WASHINGTON — House Speaker Paul Ryan said Wednesday he will not be rushed into an endorsement of presumptive Republican presidential nominee Donald Trump, tamping down speculation that he would declare his support in short order.

“I haven’t made a decision,” Ryan told reporters summoned to his Capitol office suite. “I don’t have a timeline in my mind.”

Ryan spoke less than a day after a Bloomberg report, citing unnamed “confidants,” suggested a Trump endorsement is imminent. He dismissed the report, and said the process of reconciliation continues: “Our staffs talk virtually every day. We’re having good conversations.”

He also declined to wade into Trump’s latest controversy – his criticism of New Mexico Gov. Susana Martinez, the chair of the Republican Governors Association, on Tuesday: “Susana Martinez is a great governor,” he said, praising her tax-cutting record. “I think she’s a good governor, and I will leave it at that.”

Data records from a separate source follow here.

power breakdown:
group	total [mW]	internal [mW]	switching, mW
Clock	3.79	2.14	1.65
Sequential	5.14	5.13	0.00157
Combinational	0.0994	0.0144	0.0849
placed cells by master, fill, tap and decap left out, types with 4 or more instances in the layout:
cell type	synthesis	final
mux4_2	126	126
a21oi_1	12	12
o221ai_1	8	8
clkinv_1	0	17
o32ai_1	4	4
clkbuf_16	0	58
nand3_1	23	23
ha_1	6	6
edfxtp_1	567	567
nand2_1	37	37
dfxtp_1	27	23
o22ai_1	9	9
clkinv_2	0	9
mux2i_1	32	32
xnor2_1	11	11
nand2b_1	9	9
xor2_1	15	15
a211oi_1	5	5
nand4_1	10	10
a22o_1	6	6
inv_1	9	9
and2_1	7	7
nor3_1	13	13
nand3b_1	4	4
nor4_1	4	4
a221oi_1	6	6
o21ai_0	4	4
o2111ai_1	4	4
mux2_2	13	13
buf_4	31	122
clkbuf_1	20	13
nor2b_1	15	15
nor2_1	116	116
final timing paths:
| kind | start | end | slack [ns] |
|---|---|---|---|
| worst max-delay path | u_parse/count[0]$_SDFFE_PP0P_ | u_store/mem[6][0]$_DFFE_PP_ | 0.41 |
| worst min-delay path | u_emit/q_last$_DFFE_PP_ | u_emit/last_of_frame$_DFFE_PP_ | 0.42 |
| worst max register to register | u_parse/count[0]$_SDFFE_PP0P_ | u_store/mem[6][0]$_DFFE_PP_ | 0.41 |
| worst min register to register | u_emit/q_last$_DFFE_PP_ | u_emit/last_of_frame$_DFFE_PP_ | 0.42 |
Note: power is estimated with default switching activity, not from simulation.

Ryan has only grown more isolated within his party since his surprise declaration on May 5 – two days after Trump won the Indiana primary, clearing the Republican field – that he was “just not ready” to back the New York businessman, sharply criticizing Trump’s tone and populist agenda.

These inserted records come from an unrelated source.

## config.mk

```make
export PLATFORM = sky130hd
export DESIGN_NAME = integer_to_ascii_formatter_top
export DESIGN_NICKNAME = d
export VERILOG_FILES = /design/src/rtl/iaf_pkg.sv /design/src/rtl/iaf_dpath.sv /design/src/rtl/iaf_ctrl.sv /design/src/rtl/integer_to_ascii_formatter_top.sv
export SDC_FILE = /design/constraint.sdc
export NUM_CORES = 1
export LEC_CHECK = 0
export BUFFER_PORTS_ARGS = -buffer_cell sky130_fd_sc_hd__buf_2
export CAP_MARGIN = 20
export CORE_ASPECT_RATIO = 0.8
export CORE_MARGIN = 3
export CORE_UTILIZATION = 55
export CTS_CLUSTER_DIAMETER = 60
export DETAILED_ROUTE_END_ITERATION = 7
export PLACE_DENSITY = 0.75
export SYNTH_ARGS = -nofsm -noshare
export SYNTH_HDL_FRONTEND = slang
export SYNTH_SLANG_ARGS = --single-unit
export TNS_END_PERCENT = 10
```

## constraint.sdc

```tcl
create_clock -name clock -period 3.87 [get_ports clock]
set_input_delay 0.1935 -clock clock [delete_from_list [all_inputs] [get_ports clock]]
set_output_delay 0.1935 -clock clock [all_outputs]
set_load 0.1 [all_outputs]
```

## src/rtl/iaf_pkg.sv

```systemverilog
// iaf_pkg: shared types, codes and constants for the integer to ascii formatter
// no dependencies; used by iaf_ctrl, iaf_dpath and integer_to_ascii_formatter_top
package iaf_pkg;

   typedef struct packed {
      logic [2:0]  action;
      logic [31:0] value;
      logic [3:0]  zero_fill;
   } req_type;

   typedef struct packed {
      logic [7:0] out_char;
      logic       last;
   } rsp_type;

   // request kinds
   localparam logic [2:0] ACT_LITERAL   = 3'd0;
   localparam logic [2:0] ACT_SIGNED16  = 3'd1;
   localparam logic [2:0] ACT_UNSIGNED16 = 3'd2;
   localparam logic [2:0] ACT_SIGNED32  = 3'd3;
   localparam logic [2:0] ACT_UNSIGNED32 = 3'd4;
   localparam logic [2:0] ACT_HEX16     = 3'd5;

   localparam logic [7:0] CHAR_MINUS = 8'h2D;
   localparam logic [7:0] CHAR_ZERO  = 8'h30;
   localparam logic [7:0] CHAR_UPPER_A = 8'h41;

   // power-of-ten table index: 0 is 10^9, 9 is 10^0
   localparam logic [3:0] POW_IDX_FIRST32 = 4'd0;
   localparam logic [3:0] POW_IDX_FIRST16 = 4'd5;
   localparam logic [3:0] POW_IDX_LAST    = 4'd9;
   localparam logic [1:0] NIB_TOP         = 2'd3;

   typedef enum logic [2:0] {
      ST_IDLE,
      ST_START,
      ST_SKIP,
      ST_SUB,
      ST_DIG,
      ST_HEX
   } state_type;

   typedef enum logic [2:0] {
      EMIT_LIT,
      EMIT_MINUS,
      EMIT_ZERO,
      EMIT_DIG,
      EMIT_HEX
   } emit_sel_type;

   typedef struct packed {
      logic         load;
      logic         emit;
      emit_sel_type emit_sel;
      logic         last;
      logic         k_inc;
      logic         sub;
      logic         dig_clr;
      logic         nib_dec;
   } cmd_type;

   typedef struct packed {
      logic [2:0] action;
      logic       neg;
      logic       is_zero;
      logic       ge;
      logic       k_last;
      logic       k_lt_last;
      logic       hex_show;
      logic       nib_last;
      logic       out_free;
   } status_type;

   function automatic logic [31:0] pow10(input logic [3:0] idx);
      logic [31:0] p;
      case (idx)
         4'd0:    p = 32'd1000000000;
         4'd1:    p = 32'd100000000;
         4'd2:    p = 32'd10000000;
         4'd3:    p = 32'd1000000;
         4'd4:    p = 32'd100000;
         4'd5:    p = 32'd10000;
         4'd6:    p = 32'd1000;
         4'd7:    p = 32'd100;
         4'd8:    p = 32'd10;
         default: p = 32'd1;
      endcase
      return p;
   endfunction

   function automatic logic [7:0] hex_char(input logic [3:0] nib);
      logic [7:0] c;
      if (nib < 4'd10) begin
         c = CHAR_ZERO + {4'b0000, nib};
      end else begin
         c = CHAR_UPPER_A + {4'b0000, nib} - 8'd10;
      end
      return c;
   endfunction

endpackage

```

## src/rtl/iaf_dpath.sv

```systemverilog
// iaf_dpath: operand, digit and nibble registers, subtract unit and output register
// depends on iaf_pkg; driven by iaf_ctrl through cmd_type / status_type
module iaf_dpath (
   input  logic               clock,
   input  logic               reset,
   input  iaf_pkg::req_type   req_item,
   input  iaf_pkg::cmd_type   cmd,
   output iaf_pkg::status_type st,
   input  logic               rsp_stall,
   output logic               rsp_valid,
   output iaf_pkg::rsp_type   rsp_item
);

   logic [2:0]  act_ff,  act_in;
   logic [3:0]  fill_ff, fill_in;
   logic        neg_ff,  neg_in;
   logic [31:0] x_ff,    x_in;
   logic [3:0]  k_ff,    k_in;
   logic [3:0]  dig_ff,  dig_in;
   logic [1:0]  nib_ff,  nib_in;
   logic        rsp_valid_ff, rsp_valid_in;
   iaf_pkg::rsp_type rsp_item_ff, rsp_item_in;

   logic [31:0] pow_w;
   logic        ge_w;
   logic [15:0] sh_w;
   logic        out_free_w;
   logic [7:0]  char_w;
   logic [15:0] v16_w;

   assign pow_w      = iaf_pkg::pow10(k_ff);
   assign ge_w       = (x_ff >= pow_w);
   assign sh_w       = x_ff[15:0] >> {nib_ff, 2'b00};
   assign out_free_w = !rsp_valid_ff || !rsp_stall;
   assign v16_w      = req_item.value[15:0];

   always_comb begin
      st.action    = act_ff;
      st.neg       = neg_ff;
      st.is_zero   = (x_ff == 32'd0);
      st.ge        = ge_w;
      st.k_last    = (k_ff == iaf_pkg::POW_IDX_LAST);
      st.k_lt_last = (k_ff < iaf_pkg::POW_IDX_LAST);
      st.nib_last  = (nib_ff == 2'd0);
      st.hex_show  = (nib_ff == 2'd0) || (sh_w != 16'd0) ||
                     (fill_ff >= ({2'b00, nib_ff} + 4'd1));
      st.out_free  = out_free_w;
   end

   always_comb begin
      case (cmd.emit_sel)
         iaf_pkg::EMIT_LIT:   char_w = x_ff[7:0];
         iaf_pkg::EMIT_MINUS: char_w = iaf_pkg::CHAR_MINUS;
         iaf_pkg::EMIT_ZERO:  char_w = iaf_pkg::CHAR_ZERO;
         iaf_pkg::EMIT_DIG:   char_w = iaf_pkg::CHAR_ZERO + {4'b0000, dig_ff};
         iaf_pkg::EMIT_HEX:   char_w = iaf_pkg::hex_char(sh_w[3:0]);
         default:             char_w = iaf_pkg::CHAR_ZERO;
      endcase
   end

   always_comb begin
      act_in  = act_ff;
      fill_in = fill_ff;
      neg_in  = neg_ff;
      x_in    = x_ff;
      k_in    = k_ff;
      dig_in  = dig_ff;
      nib_in  = nib_ff;
      if (cmd.load) begin
         act_in  = req_item.action;
         fill_in = req_item.zero_fill;
         neg_in  = 1'b0;
         dig_in  = 4'd0;
         nib_in  = iaf_pkg::NIB_TOP;
         k_in    = iaf_pkg::POW_IDX_FIRST32;
         x_in    = req_item.value;
         case (req_item.action)
            iaf_pkg::ACT_SIGNED16: begin
               k_in   = iaf_pkg::POW_IDX_FIRST16;
               neg_in = v16_w[15];
               x_in   = v16_w[15] ? {16'd0, 16'(16'd0 - v16_w)} : {16'd0, v16_w};
            end
            iaf_pkg::ACT_UNSIGNED16, iaf_pkg::ACT_HEX16: begin
               k_in = iaf_pkg::POW_IDX_FIRST16;
               x_in = {16'd0, v16_w};
            end
            iaf_pkg::ACT_SIGNED32: begin
               neg_in = req_item.value[31];
               x_in   = req_item.value[31] ? 32'd0 - req_item.value : req_item.value;
            end
            default: begin
            end
         endcase
      end else begin
         if (cmd.sub) begin
            x_in   = x_ff - pow_w;
            dig_in = dig_ff + 4'd1;
         end
         if (cmd.dig_clr) begin
            dig_in = 4'd0;
         end
         if (cmd.k_inc) begin
            k_in = k_ff + 4'd1;
         end
         if (cmd.nib_dec) begin
            nib_in = nib_ff - 2'd1;
         end
      end
   end

   always_comb begin
      rsp_valid_in = rsp_valid_ff;
      rsp_item_in  = rsp_item_ff;
      if (cmd.emit) begin
         rsp_valid_in         = 1'b1;
         rsp_item_in.out_char = char_w;
         rsp_item_in.last     = cmd.last;
      end else if (!rsp_stall) begin
         rsp_valid_in = 1'b0;
      end
   end

   always_ff @(posedge clock) begin
      if (reset) begin
         rsp_valid_ff <= 1'b0;
      end else begin
         rsp_valid_ff <= rsp_valid_in;
      end
   end

   always_ff @(posedge clock) begin
      act_ff      <= act_in;
      fill_ff     <= fill_in;
      neg_ff      <= neg_in;
      x_ff        <= x_in;
      k_ff        <= k_in;
      dig_ff      <= dig_in;
      nib_ff      <= nib_in;
      rsp_item_ff <= rsp_item_in;
   end

   assign rsp_valid = rsp_valid_ff;
   assign rsp_item  = rsp_item_ff;

   a_emit_free: assert property (@(posedge clock) disable iff (reset)
      cmd.emit |-> out_free_w)
      else $error("emit while output register is held");

   a_sub_ge: assert property (@(posedge clock) disable iff (reset)
      cmd.sub |-> ge_w)
      else $error("subtract would underflow");

   a_digit_range: assert property (@(posedge clock) disable iff (reset)
      (cmd.emit && cmd.emit_sel == iaf_pkg::EMIT_DIG) |-> dig_ff <= 4'd9)
      else $error("decimal digit out of range");

   a_k_range: assert property (@(posedge clock) disable iff (reset)
      cmd.k_inc |-> k_ff < iaf_pkg::POW_IDX_LAST)
      else $error("power index past last entry");

endmodule

```

## src/rtl/iaf_ctrl.sv

```systemverilog
// iaf_ctrl: sequencer that walks one request through sign, digit search and emission
// depends on iaf_pkg; commands iaf_dpath through cmd_type / status_type
module iaf_ctrl (
   input  logic                clock,
   input  logic                reset,
   input  logic                req_valid,
   output logic                req_stall,
   input  iaf_pkg::status_type st,
   output iaf_pkg::cmd_type    cmd
);

   iaf_pkg::state_type state_ff, state_in;

   always_ff @(posedge clock) begin
      if (reset) begin
         state_ff <= iaf_pkg::ST_IDLE;
      end else begin
         state_ff <= state_in;
      end
   end

   always_comb begin
      state_in     = state_ff;
      cmd          = '0;
      cmd.emit_sel = iaf_pkg::EMIT_LIT;
      req_stall    = 1'b1;
      case (state_ff)
         iaf_pkg::ST_IDLE: begin
            req_stall = 1'b0;
            if (req_valid) begin
               cmd.load = 1'b1;
               state_in = iaf_pkg::ST_START;
            end
         end
         iaf_pkg::ST_START: begin
            case (st.action)
               iaf_pkg::ACT_LITERAL: begin
                  if (st.out_free) begin
                     cmd.emit = 1'b1;
                     cmd.last = 1'b1;
                     state_in = iaf_pkg::ST_IDLE;
                  end
               end
               iaf_pkg::ACT_SIGNED16, iaf_pkg::ACT_SIGNED32: begin
                  if (!st.neg) begin
                     state_in = iaf_pkg::ST_SKIP;
                  end else if (st.out_free) begin
                     cmd.emit     = 1'b1;
                     cmd.emit_sel = iaf_pkg::EMIT_MINUS;
                     state_in     = iaf_pkg::ST_SKIP;
                  end
               end
               iaf_pkg::ACT_UNSIGNED16, iaf_pkg::ACT_UNSIGNED32: begin
                  state_in = iaf_pkg::ST_SKIP;
               end
               iaf_pkg::ACT_HEX16: begin
                  state_in = iaf_pkg::ST_HEX;
               end
               default: begin
                  // unused kinds produce nothing
                  state_in = iaf_pkg::ST_IDLE;
               end
            endcase
         end
         iaf_pkg::ST_SKIP: begin
            // drop leading powers larger than the operand
            if (st.is_zero) begin
               if (st.out_free) begin
                  cmd.emit     = 1'b1;
                  cmd.emit_sel = iaf_pkg::EMIT_ZERO;
                  cmd.last     = 1'b1;
                  state_in     = iaf_pkg::ST_IDLE;
               end
            end else if (st.k_lt_last && !st.ge) begin
               cmd.k_inc = 1'b1;
            end else begin
               state_in = iaf_pkg::ST_SUB;
            end
         end
         iaf_pkg::ST_SUB: begin
            if (st.ge) begin
               cmd.sub = 1'b1;
            end else begin
               state_in = iaf_pkg::ST_DIG;
            end
         end
         iaf_pkg::ST_DIG: begin
            if (st.out_free) begin
               cmd.emit     = 1'b1;
               cmd.emit_sel = iaf_pkg::EMIT_DIG;
               cmd.last     = st.k_last;
               cmd.dig_clr  = 1'b1;
               if (st.k_last) begin
                  state_in = iaf_pkg::ST_IDLE;
               end else begin
                  cmd.k_inc = 1'b1;
                  state_in  = iaf_pkg::ST_SUB;
               end
            end
         end
         iaf_pkg::ST_HEX: begin
            if (!st.hex_show) begin
               cmd.nib_dec = 1'b1;
            end else if (st.out_free) begin
               cmd.emit     = 1'b1;
               cmd.emit_sel = iaf_pkg::EMIT_HEX;
               cmd.last     = st.nib_last;
               if (st.nib_last) begin
                  state_in = iaf_pkg::ST_IDLE;
               end else begin
                  cmd.nib_dec = 1'b1;
               end
            end
         end
         default: begin
            state_in = iaf_pkg::ST_IDLE;
         end
      endcase
   end

   a_load_idle: assert property (@(posedge clock) disable iff (reset)
      cmd.load |=> state_ff == iaf_pkg::ST_START)
      else $error("load did not start a request");

   a_one_at_a_time: assert property (@(posedge clock) disable iff (reset)
      (req_valid && !req_stall) |=> req_stall)
      else $error("second item taken while one is in flight");

   a_last_ends: assert property (@(posedge clock) disable iff (reset)
      (cmd.emit && cmd.last) |=> state_ff == iaf_pkg::ST_IDLE)
      else $error("last character did not end the request");

endmodule

```

## src/rtl/integer_to_ascii_formatter_top.sv

```systemverilog
// integer_to_ascii_formatter_top: top level joining sequencer and datapath
// depends on iaf_pkg, iaf_ctrl and iaf_dpath
//
// usage:
//   req channel (req_valid / req_stall / req_item) takes one conversion request:
//   a literal character, a signed or unsigned 16 or 32 bit decimal value, or a
//   16 bit hex value with a minimum digit count
//   rsp channel (rsp_valid / rsp_stall / rsp_item) returns the characters one
//   item each, with last set on the final character; kinds 6 and 7 return none
// timing:
//   one request at a time; req_stall is high from the cycle after acceptance
//   until the request's last character has been loaded into the output register
//   decimal digits come from repeated subtraction of powers of ten, one
//   subtract per cycle: each digit is counted in the subtract state until the
//   operand drops below the power, then emitted from the digit state; leading
//   powers are skipped at one per cycle; a literal or minus sign is loaded from
//   the start state, once the output register is free
// reset: synchronous, returns the sequencer to idle and empties the output register
// stall: a stalled character holds in the output register and the sequencer
//   waits before it loads the next one
module integer_to_ascii_formatter_top (
   input  logic             clock,
   input  logic             reset,
   input  logic             req_valid,
   output logic             req_stall,
   input  iaf_pkg::req_type req_item,
   output logic             rsp_valid,
   input  logic             rsp_stall,
   output iaf_pkg::rsp_type rsp_item
);

   iaf_pkg::cmd_type    cmd;
   iaf_pkg::status_type st;

   iaf_ctrl u_ctrl (
      .clock     (clock),
      .reset     (reset),
      .req_valid (req_valid),
      .req_stall (req_stall),
      .st        (st),
      .cmd       (cmd)
   );

   iaf_dpath u_dpath (
      .clock     (clock),
      .reset     (reset),
      .req_item  (req_item),
      .cmd       (cmd),
      .st        (st),
      .rsp_stall (rsp_stall),
      .rsp_valid (rsp_valid),
      .rsp_item  (rsp_item)
   );

endmodule
```

After elaboration in Yosys (flattened, before gate mapping):

Memory sizes are Yosys's and may differ from the RTL's. A register that Yosys moved wholly into a read port is not among the register bits.
Cells that the tools add are included.

* register bits: 63
* memory bits (read-only): 480
* input port bits: 43
* word-level logic and storage cells: 130
* memories kept: 1

* add/subtract/negate cells: 11
* $lt $le $gt $ge: 4
* eq/ne operators: 27
* shifts and indexed selects: 1
* muxes and demuxes: 54
* reduce and logical (&&, ||, !) cells: 21

Memory list
* (no name shown): words 16, width 30, read ports 1, clocked after Yosys merged registers in 1, write ports 0, RTL line iaf_pkg.sv:76 `case (idx)`

Operator list (number)
* 32-bit 2-to-1 mux: 3
* 32-bit one-hot mux with 3 select lines: 1
* 3-bit 2-to-1 mux: 13
* 32-bit >= comparator: 1
* 32-bit logical NOT: 1
* 8-bit one-hot mux with 4 select lines: 1
* 1-bit by 32-bit subtractor with 32-bit output (first input constant): 1
* 32-bit subtractor: 1
* 3-bit by 2-bit equality test with 1-bit output (second input constant): 7
* 4-bit 2-to-1 mux: 5
* 5-bit 2-to-1 mux: 4
* 5-bit one-hot mux with 4 select lines: 1
* 3-bit equality test (second input constant): 6
* 3-bit one-hot mux with 6 select lines: 1
* 1-bit 2-to-1 mux: 17
* 16-bit 2-to-1 mux: 1
* 16-bit nonzero test: 1
* 16-bit by 4-bit >> shifter with 16-bit output: 1
* 1-bit by 16-bit subtractor with 16-bit output (first input constant): 1
* 6-bit by 4-bit adder with 7-bit output (first input constant): 2
* 3-bit by 1-bit equality test with 1-bit output (second input constant): 4
* 3-bit one-hot mux with 4 select lines: 1
* 2-bit by 1-bit inequality test with 1-bit output (second input constant): 5
* 3-bit logical NOT: 3
* 23 further kinds: 36

Depth between registers and ports, before layout:

Gate-level depths: netlist of the first run.

* depth after elaboration: 9
* depth in mapped cells: 16
* depth with buffers taken out: 15

Hierarchy:

From an unflattened synthesis of the first run, not the netlist that was laid out.

* cell total of the unflattened synthesis: 746
* area, all modules: 6267.3 um2

By module, submodules not included
* iaf_dpath: times used 1, cells an instance 681, area each 5793.1 um2
* iaf_ctrl: times used 1, cells an instance 65, area each 474.2 um2

Worst setup path before layout of the first run:

Ideal clock, no wire load.

* path kind: reg-to-reg
* from: reg, netlist name u_dpath.k_ff[0]
* to: reg u_dpath.x_ff[0] (enable)
* library setup time: 389 ps
* data arrival time: 3691 ps
* path slack: -210 ps
* cell stages (with the launch flop): 14
* path buffers: 0
* clock period less this slack: 4080 ps
* cells stage by stage: edfxtp_1 -> inv_1 -> ha_1 -> a21boi_0 -> ha_1 -> fa_1 -> nand2b_1 -> a211oi_2 -> nor3_2 -> o21ai_2 -> a221oi_4 -> a2111oi_4 -> o211ai_1 -> nand2_1

RTL lines
* end signal, assigned: RTL line iaf_dpath.sv:135 `x_ff <= x_in;`
* end, declared: RTL line iaf_dpath.sv:17 `logic [31:0] x_ff, x_in;`

Worst setup path after layout of the first run:

* from: reg u_dpath.k_ff[0]
* to: reg u_ctrl.state_ff[2]

* longest elaborated chain between the ends: 4

Ends and longest elaborated chain
* start, declared: RTL line iaf_dpath.sv:18 `logic [3:0] k_ff, k_in;`
* start signal, assigned: RTL line iaf_dpath.sv:136 `k_ff <= k_in;`
* 4-bit < comparator: RTL line iaf_dpath.sv:43 `st.k_lt_last = (k_ff < iaf_pkg::POW_IDX_LAST);`
* 1-bit logical AND: RTL line iaf_ctrl.sv:74 `end else if (st.k_lt_last && !st.ge) begin`
* 3-bit inequality test (no line)
* 8-bit AND reduction (no line)
* end signal, assigned: RTL line iaf_ctrl.sv:16 `state_ff <= iaf_pkg::ST_IDLE;`
* end signal, assigned: RTL line iaf_ctrl.sv:18 `state_ff <= state_in;`
* end, declared: RTL line iaf_ctrl.sv:12 `iaf_pkg::state_type state_ff, state_in;`

Every way passes these cells.
A chain may end at the register's enable or synchronous reset.

==> results of run 1 <==
## placed cells by master, fill, tap and decap left out, types with 7 or more instances in the layout
master	instances
sky130_fd_sc_hd__buf_2	53
sky130_fd_sc_hd__nand4_1	9
sky130_fd_sc_hd__nor2_1	62
sky130_fd_sc_hd__buf_4	59
sky130_fd_sc_hd__nand3_1	18
sky130_fd_sc_hd__edfxtp_1	53
sky130_fd_sc_hd__a31oi_1	7
sky130_fd_sc_hd__mux2i_1	7
sky130_fd_sc_hd__xnor2_1	36
sky130_fd_sc_hd__o211ai_1	11
sky130_fd_sc_hd__nand2_1	55
sky130_fd_sc_hd__xor2_1	23
sky130_fd_sc_hd__a21oi_1	57
sky130_fd_sc_hd__clkbuf_16	9
sky130_fd_sc_hd__o21ai_0	27
sky130_fd_sc_hd__o31ai_1	7
sky130_fd_sc_hd__inv_1	24
sky130_fd_sc_hd__nand2b_1	17
sky130_fd_sc_hd__ha_1	40
sky130_fd_sc_hd__o22ai_1	16
sky130_fd_sc_hd__dfxtp_1	10
sky130_fd_sc_hd__nor4_1	14
sky130_fd_sc_hd__nor2b_1	9
sky130_fd_sc_hd__a21o_1	22
sky130_fd_sc_hd__nor3_1	21
## layer usage
| metal | track usage, % | up-vias | wire [µm] |
|---|---|---|---|
| met5 | 0 | - | 0 |
| met4 | 4.996 | 0 | 194 |
| met3 | 11.93 | 15 | 2539 |
| met2 | 43.21 | 332 | 7760 |
| met1 | 49.67 | 2763 | 8972 |
| li1 | - | 2774 | - |
## kinds of logic (layout without fill, tap and decap cells)
family,after synthesis,count (layout),share of synthesized area [%]
AND/OR/NAND/NOR,248,248,20.80
buffers and inverters,55,160,3.540
AO/OA/AOI/OAI,204,204,23.13
XOR/XNOR,59,59,8.755
flip-flops,63,63,30.36
adder cells (fa/ha/maj),49,49,10.52
multiplexers,12,12,2.904
## flip-flops by register name (all words and copies together) (netlist names)
register,cells
u_ctrl.state_ff,3
u_dpath.act_ff,3
u_dpath.dig_ff,4
u_dpath.fill_ff,4
u_dpath.k_ff,4
u_dpath.neg_ff,1
u_dpath.nib_ff,2
u_dpath.rsp_item,9
u_dpath.rsp_valid,1
u_dpath.x_ff,32
## worst max-delay path: stages (launching register included)
cell	delay [ns]
sky130_fd_sc_hd__edfxtp_1	0.49
sky130_fd_sc_hd__buf_6	0.18
sky130_fd_sc_hd__ha_2	0.18
sky130_fd_sc_hd__buf_4	0.13
sky130_fd_sc_hd__a211o_1	0.34
sky130_fd_sc_hd__ha_4	0.27
sky130_fd_sc_hd__a21o_1	0.20
sky130_fd_sc_hd__a21o_1	0.19
sky130_fd_sc_hd__a21oi_2	0.13
sky130_fd_sc_hd__o21ai_2	0.10
sky130_fd_sc_hd__a221oi_4	0.35
sky130_fd_sc_hd__a2111oi_4	0.14
sky130_fd_sc_hd__buf_4	0.17
sky130_fd_sc_hd__o211a_4	0.24
sky130_fd_sc_hd__or4_1	0.50
sky130_fd_sc_hd__a21oi_1	0.14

“We don’t always nominate a Lincoln and a Reagan every four years, but we hope that our nominee aspires to be Lincoln- and Reagan-esque,” he said in a CNN interview.

Ryan and Trump met a week later, prompting no endorsement but instead a joint statement that emphasized “many important areas of common ground” and “additional discussions” to come.

Meanwhile, fellow party leaders have continued to move, if grudgingly, toward Trump. Ryan is now the only high-level Republican leader in either congressional chamber not to be openly supporting Trump.

Rep. Cathy McMorris Rodgers, R-Wash., the House Republican Conference chairwoman, announced last week she had voted for Trump in Washington’s Republican primary while maintaining reservations about comments “made in the past and on the campaign trail this year about women; people with disabilities; and those from different backgrounds.”

Last week, Ryan praised Trump’s decision to release a list of potential Supreme Court nominees but otherwise declined to comment on the prospects for reconciliation with Trump: “We’re making progress, but that’s all I’ve got to say at this point.”

Ahead of Wednesday’s sitdown, scheduled to preview a broad campaign agenda being assembled by House Republicans, a Ryan aide warned reporters there “won’t be any big political/2016 news made.”

“There’s no update and we’ve not told the Trump campaign to expect an endorsement,” spokeswoman AshLee Strong said. “He’s also not told anyone he regrets anything.”